Evapotranspiration and its partitioning in an irrigated winter wheat field: A combined isotopic and micrometeorologic approach

SummaryGroundwater overdraft threatens the future of irrigated agriculture in the North China Plain. Because irrigated winter wheat is the dominant user of extracted groundwater, improved understanding of water cycling through the soil–plant–atmosphere continuum during wheat cultivation in the North China Plain is necessary for improving the sustainable utilization of limited water resources and promoting food security. In this paper, a combination of micrometeorological and stable isotope techniques was used to investigate evapotranspiration and soil water dynamics in a typical winter wheat agro-ecosystem (Luancheng Agro-ecosystem Experiment Station, Hebei Province). Stable isotope mixing models were used with eddy covariance evapotranspiration estimates and micro-lysimeter evaporation measurements to partition evapotranspiration and determine temporal variability of root water uptake depths. Results suggest that evaporation during the winter wheat irrigation season can reach up to 30% of the total water consumption (almost two typical irrigations).

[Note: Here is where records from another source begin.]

$ cat config.mk
export PLATFORM = sky130hd
export DESIGN_NAME = tx_arbiter
export DESIGN_NICKNAME = d
export VERILOG_FILES = /design/src/rtl/tx_arbiter_pkg.sv /design/src/rtl/tx_arbiter_rr_pick.sv /design/src/rtl/tx_arbiter.sv
export SDC_FILE = /design/constraint.sdc
export NUM_CORES = 1
export LEC_CHECK = 0
export CORE_ASPECT_RATIO = 0.9
export CORE_MARGIN = 5
export CORE_UTILIZATION = 57
export CTS_BUF_LIST = sky130_fd_sc_hd__clkbuf_16
export DETAILED_ROUTE_END_ITERATION = 6
export HOLD_SLACK_MARGIN = 0.06
export PLACE_DENSITY = 0.86
export SLEW_MARGIN = 25
export SYNTH_ARGS = -nofsm -noshare
export SYNTH_HDL_FRONTEND = slang
export SYNTH_SLANG_ARGS = --single-unit
export TNS_END_PERCENT = 10
$ cat constraint.sdc
create_clock -name clk100 -period 4.55 [get_ports clk100]
set_clock_uncertainty 0.1 [all_clocks]
set_input_delay 0.6825 -clock clk100 [delete_from_list [all_inputs] [get_ports clk100]]
set_output_delay 0.6825 -clock clk100 [all_outputs]
set_load 0.05 [all_outputs]
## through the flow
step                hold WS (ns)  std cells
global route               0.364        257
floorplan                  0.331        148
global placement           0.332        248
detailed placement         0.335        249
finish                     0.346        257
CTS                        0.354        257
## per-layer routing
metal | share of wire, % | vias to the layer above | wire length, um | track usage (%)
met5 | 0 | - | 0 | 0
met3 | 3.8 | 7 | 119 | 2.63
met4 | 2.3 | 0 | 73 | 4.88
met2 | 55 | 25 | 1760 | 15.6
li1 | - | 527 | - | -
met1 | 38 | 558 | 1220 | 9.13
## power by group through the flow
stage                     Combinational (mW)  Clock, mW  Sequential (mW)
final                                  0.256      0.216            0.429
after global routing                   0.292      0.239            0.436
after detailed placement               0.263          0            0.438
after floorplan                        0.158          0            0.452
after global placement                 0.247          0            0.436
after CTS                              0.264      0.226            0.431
## config.mk

```make
export PLATFORM = sky130hd
export DESIGN_NAME = rr_arbiter_encoder8_flat
export DESIGN_NICKNAME = d
export VERILOG_FILES = /design/src/rtl/rr_arbiter_encoder8_pkg.sv /design/src/rtl/rr_arbiter_encoder8_if.sv /design/src/rtl/rr_arbiter_encoder8_pick.sv /design/src/rtl/rr_arbiter_encoder8.sv /design/src/flat_wrapper.sv
export SDC_FILE = /design/constraint.sdc
export NUM_CORES = 1
export LEC_CHECK = 0
export CELL_PAD_IN_SITES_DETAIL_PLACEMENT = 0
export CELL_PAD_IN_SITES_GLOBAL_PLACEMENT = 1
export CORE_UTILIZATION = 46
export DETAILED_ROUTE_END_ITERATION = 6
export GPL_TIMING_DRIVEN = 0
export PLACE_DENSITY = 0.92
export SLEW_MARGIN = 20
export SYNTH_ARGS = -nofsm -noshare
export SYNTH_HDL_FRONTEND = slang
export SYNTH_SLANG_ARGS = --single-unit
```

## constraint.sdc

```tcl
create_clock -name Clock -period 6.7 [get_ports Clock]
set_input_delay 0.67 -clock Clock [delete_from_list [all_inputs] [get_ports Clock]]
set_output_delay 0.67 -clock Clock [all_outputs]
set_load 0.005 [all_outputs]
```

The main depths of root water uptake were 0–40 cm. Therefore, it is suggested that the planned irrigation wetting depth can be reduced at least to 40 cm, rather than the traditional 100 cm, as a means of water conservation. Widespread implementation of these practices could amount to a significant water savings for the North China Plain.

► ET partitioning was investigated by a combined isotopic and micro-meteorologic method. Evaporation can reach up to 30% of water consumption for winter wheat. Evaporation depth was detected deep to the 20 cm depth under soil surface. And, root water uptake occurred mainly above 40 cm for well-watered treatment. These results could amount to a significant water savings for the North China Plain.